Chroot & Sandbox Hardening
Published: Sat, Jan 31, 26
Implement system isolation techniques with chroot and sandbox environments to protect critical applications.
Chroot & Sandbox Hardening on Arch Linux
This guide demonstrates how to isolate applications in a secure sandbox environment using Bubblewrap (bwrap).
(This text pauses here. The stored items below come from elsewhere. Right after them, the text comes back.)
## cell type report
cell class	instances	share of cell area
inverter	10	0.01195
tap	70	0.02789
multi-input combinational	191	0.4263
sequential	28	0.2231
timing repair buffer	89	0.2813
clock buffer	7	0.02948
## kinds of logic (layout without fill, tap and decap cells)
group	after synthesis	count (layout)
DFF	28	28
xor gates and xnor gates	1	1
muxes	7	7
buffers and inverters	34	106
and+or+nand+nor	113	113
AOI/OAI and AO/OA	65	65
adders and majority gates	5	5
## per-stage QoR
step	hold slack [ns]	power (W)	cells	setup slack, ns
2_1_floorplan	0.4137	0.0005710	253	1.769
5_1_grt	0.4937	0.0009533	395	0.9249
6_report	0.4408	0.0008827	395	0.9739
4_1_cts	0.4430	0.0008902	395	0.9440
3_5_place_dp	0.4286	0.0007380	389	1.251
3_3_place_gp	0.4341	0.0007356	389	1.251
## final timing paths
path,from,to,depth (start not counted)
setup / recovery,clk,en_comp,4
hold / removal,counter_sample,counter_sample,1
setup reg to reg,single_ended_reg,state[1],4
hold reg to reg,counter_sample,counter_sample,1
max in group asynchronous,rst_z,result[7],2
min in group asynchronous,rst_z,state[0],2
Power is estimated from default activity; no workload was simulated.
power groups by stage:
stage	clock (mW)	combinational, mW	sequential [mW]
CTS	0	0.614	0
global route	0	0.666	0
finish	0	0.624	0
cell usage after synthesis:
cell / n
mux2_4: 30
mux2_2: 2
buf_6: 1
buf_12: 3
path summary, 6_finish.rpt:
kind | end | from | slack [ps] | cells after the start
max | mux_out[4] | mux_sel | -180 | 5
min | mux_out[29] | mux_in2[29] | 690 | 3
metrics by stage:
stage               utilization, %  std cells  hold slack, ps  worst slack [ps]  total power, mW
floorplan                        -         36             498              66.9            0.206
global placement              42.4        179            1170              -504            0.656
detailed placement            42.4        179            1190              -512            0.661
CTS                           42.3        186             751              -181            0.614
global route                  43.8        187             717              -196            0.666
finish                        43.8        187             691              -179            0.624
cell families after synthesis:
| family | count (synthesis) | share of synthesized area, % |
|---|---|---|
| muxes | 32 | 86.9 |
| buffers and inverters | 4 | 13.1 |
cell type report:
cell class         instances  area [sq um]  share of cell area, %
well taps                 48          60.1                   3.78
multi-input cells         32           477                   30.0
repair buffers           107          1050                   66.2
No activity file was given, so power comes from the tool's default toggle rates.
**design/flow/run.sh**
```bash
#!/bin/bash
# OpenROAD 26Q1-2900-gdf79404cd8, Yosys 0.63+post, stock flow scripts
make -C /OpenROAD-flow-scripts/flow DESIGN_CONFIG=/design/flow/config.mk WORK_HOME=/design/flow/orfs finish
```
**design/flow/config.mk**
```make
export PLATFORM = sky130hd
export DESIGN_NAME = alu
export DESIGN_NICKNAME = alu
export VERILOG_FILES = /design/flow/design.v
export SDC_FILE = /design/flow/constraint.sdc
export NUM_CORES = 4
export LEC_CHECK = 1
export CORE_UTILIZATION = 50
```
**design/flow/constraint.sdc**
```tcl
current_design alu

set clk_period 25.7
set clk_io_pct 0.2

create_clock -name clk0 -period $clk_period

set non_clock_inputs [all_inputs -no_clocks]
set_input_delay [expr $clk_period * $clk_io_pct] -clock clk0 $non_clock_inputs
set_output_delay [expr $clk_period * $clk_io_pct] -clock clk0 [all_outputs]
```
**design/flow/design.v**
```verilog
module alu(alu_Result, alu_zeroFlag, input1, input2, aluCtrl);
output reg [31:0] alu_Result;
input [31:0] input1, input2;
output reg alu_zeroFlag;
input [3:0] aluCtrl;
always@(input1 or input2 or aluCtrl)
begin
	case (aluCtrl)
		4'b0000 : alu_Result = input1 & input2;  
		4'b0001 : alu_Result = input1 | input2;  
		4'b0010 : alu_Result = input1 + input2;  
		4'b0110 : alu_Result = input1 - input2;  
		4'b0111 : if (input1 < input2) alu_Result = 32'd1; 
			else alu_Result = 32'd0;  
		default : alu_Result = 32'hxxxxxxxx;
	endcase
	if (alu_Result == 32'd0)
		alu_zeroFlag = 1;
	else 
		alu_zeroFlag = 0;
end
endmodule 
module testALU();
wire [31:0] alu_Result;
reg [31:0] input1, input2;
wire alu_zeroFlag;
reg [3:0] aluCtrl;
alu a(alu_Result, alu_zeroFlag, input1, input2, aluCtrl);
initial begin
	input1 = 32'd1;
	input2 = 32'd1;
	end
always
	begin
		#100
		aluCtrl = 4'b0000;  
		#100
		aluCtrl = 4'b0001;  
		#100
		aluCtrl = 4'b0010;  
		#100
		aluCtrl = 4'b0110;  
		#100
		aluCtrl = 4'b0111;  
	end
endmodule
```
==> flow.log <==
[flow] final metrics
[metrics] status: complete, no violations
[metrics] final number of max-transition violations: 0
[metrics] Layout Area Growth over Synthesis: 17.99%
[metrics] RSZ-0062 raised after global routing: no
[metrics] # Post-CTS Setup Buffers: 0
[metrics] # clk buffers: 0
[metrics] Hold Slack: 11530 ps
[metrics] standby leakage power: 2.954 nW
[metrics] Switching Power: 0.00008245 W
[metrics] hold buffers post-CTS: 0
[metrics] share of the clock period used by the worst path after layout: 59.93%
[metrics] Peak supply drop: 0.01417 mV
[metrics] global-route wire length before repair: 31.26 mm
[metrics] estimated wirelength of the detail-placed design: 15.44 mm
[metrics] Pwr per Cell Area: 21.76 nW/um2
[metrics] tally of buffers added on design ports: 101
[metrics] element type at the critical path end: primary output
[metrics] library cells used by synthesis: 79
[metrics] worst slew slack as a fraction of its limit: 50.44%
[metrics] combined area of all synthesized cells: 5593 um2
[metrics] via count of the first global-routing pass: 6132
[metrics] die width: 107.8 um
[metrics] I/O Pins: 101
[metrics] number of logged tool warnings: 103
[metrics] Crit Path Category: in -> out
[metrics] critical path peak fanout: 12
[metrics] Arrival @ worst endpoint: 10260 ps
[metrics] area share of the leading cell type in the synthesized netlist: 22.82%
[metrics] average vias per placed instance: 6.346
[metrics] met2 GRT Util: 52.01%
[metrics] required time reported for the critical path endpoint: 20560 ps
[metrics] sequential cells: 0
[metrics] total via count after detailed routing: 6727
[metrics] number of antenna violations at the first check in global routing: 1
[metrics] row count: 38
[metrics] final hold violations: 0
[metrics] Avg Inst Size Synth: 6.488 um2
[metrics] global router's overall resource usage: 34.19%
[metrics] count of nets left with antenna violations after detail routing: 0
[metrics] Post-synth seq share: 0%
[metrics] pin count of the biggest net entering global routing: 29
[metrics] post-detailed-route DRC marker count: 0
[metrics] max-cap violations: 0
[metrics] library cell with the largest summed area after synthesis: sky130_fd_sc_hd__ha_1
[metrics] worst min path class: in -> out
[metrics] area occupied by registers: 0 um2
[metrics] final count of negative-setup-slack endpoints: 0
[metrics] starting density of the core: 51.37%
[metrics] router iterations before antenna repair: 6
[metrics] aggregate negative setup slack: 0 ps
[metrics] yosys synthesis chip area: 5593 um2
[metrics] standard cell core area: 10890 um2
[metrics] total gr overflow: 0
[metrics] biggest area cells: sky130_fd_sc_hd__ha_1, sky130_fd_sc_hd__a21oi_1, sky130_fd_sc_hd__inv_1, sky130_fd_sc_hd__nor2_1, sky130_fd_sc_hd__nand2_1
[metrics] met1 track demand over resource: 50.31%
[metrics] count of warnings emitted by yosys: 1
[metrics] shortest clock period the worst path allows after layout: 15400 ps
[metrics] number of cells in Yosys stat: 862
[metrics] routed len/inst: 18.42 um
[metrics] fraction of layout cells with a size suffix above 1: 3.917%
[metrics] cells after synthesis: 862
[metrics] Final Wtd Congestion: 1.024
[metrics] Die Y-Extent: 107.8 um
[metrics] switch share: 57.41%
[metrics] slew of the pin with the lowest slew margin: 735.6 ps
[metrics] global routing's busiest layer: met2
[metrics] initial DRC count: 591
[metrics] type of origin of the critical path: input port
[metrics] Int Pwr: 0.00006116 W
[metrics] total wire length: 19.53 mm
[metrics] met3 usage: 5.000%
[metrics] post-cts repair resize count: 0
[metrics] Peak Freq: 64.93 MHz
[metrics] chip footprint: 11610 um2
The sandbox provides process, filesystem, and user namespace isolation, allowing you to safely test or run programs without affecting the host system.
1. Install required packages
sudo pacman -Syu bubblewrap firejail apparmor
2. Prepare the sandbox user and home directory
Create a dedicated user for sandboxing (if not existing)
sudo useradd -m sandbox
Create a secure home directory for the sandbox
sudo mkdir -p /home/sandbox sudo chown sandbox:sandbox /home/sandbox sudo chmod 700 /home/sandbox
This ensures the sandboxed environment has a proper home directory and UID/GID mapping.
3. Create the sandbox environment
bwrap \
--bind /srv/chroot/app / \
--ro-bind /etc/passwd /etc/passwd \
--ro-bind /etc/group /etc/group \
--bind /home/sandbox /home/sandbox \
--dev /dev \
--proc /proc \
--unshare-all \
--unshare-user \
--uid 1000 --gid 1000 \
--ro-bind /usr /usr \
--ro-bind /lib /lib \
--tmpfs /tmp \
--tmpfs /run \
--die-with-parent \
--clearenv \
--setenv HOME /home/sandbox \
--setenv USER sandbox \
--setenv LOGNAME sandbox \
--setenv PATH /usr/bin \
--setenv TERM xterm-256color \
/bin/bash
Explanation:
--bind /srv/chroot/app /: Mounts your chroot application directory as root inside the sandbox.
--ro-bind /etc/passwd /etc/passwd and --ro-bind /etc/group /etc/group: Allow UID/GID mapping so the username shows properly.
--bind /home/sandbox /home/sandbox: Provides a writable home directory.
--dev /dev and --proc /proc: Give minimal device/proc access.
--unshare-all --unshare-user --uid 1000 --gid 1000: Isolate namespaces and run as unprivileged user.
--ro-bind /usr /usr and --ro-bind /lib /lib: Provide necessary binaries and libraries read-only.
--tmpfs /tmp --tmpfs /run: Use ephemeral writable tmp directories.
--clearenv and --setenv ...: Reset environment variables for security and usability.
/bin/bash: Start a bash shell inside the sandbox.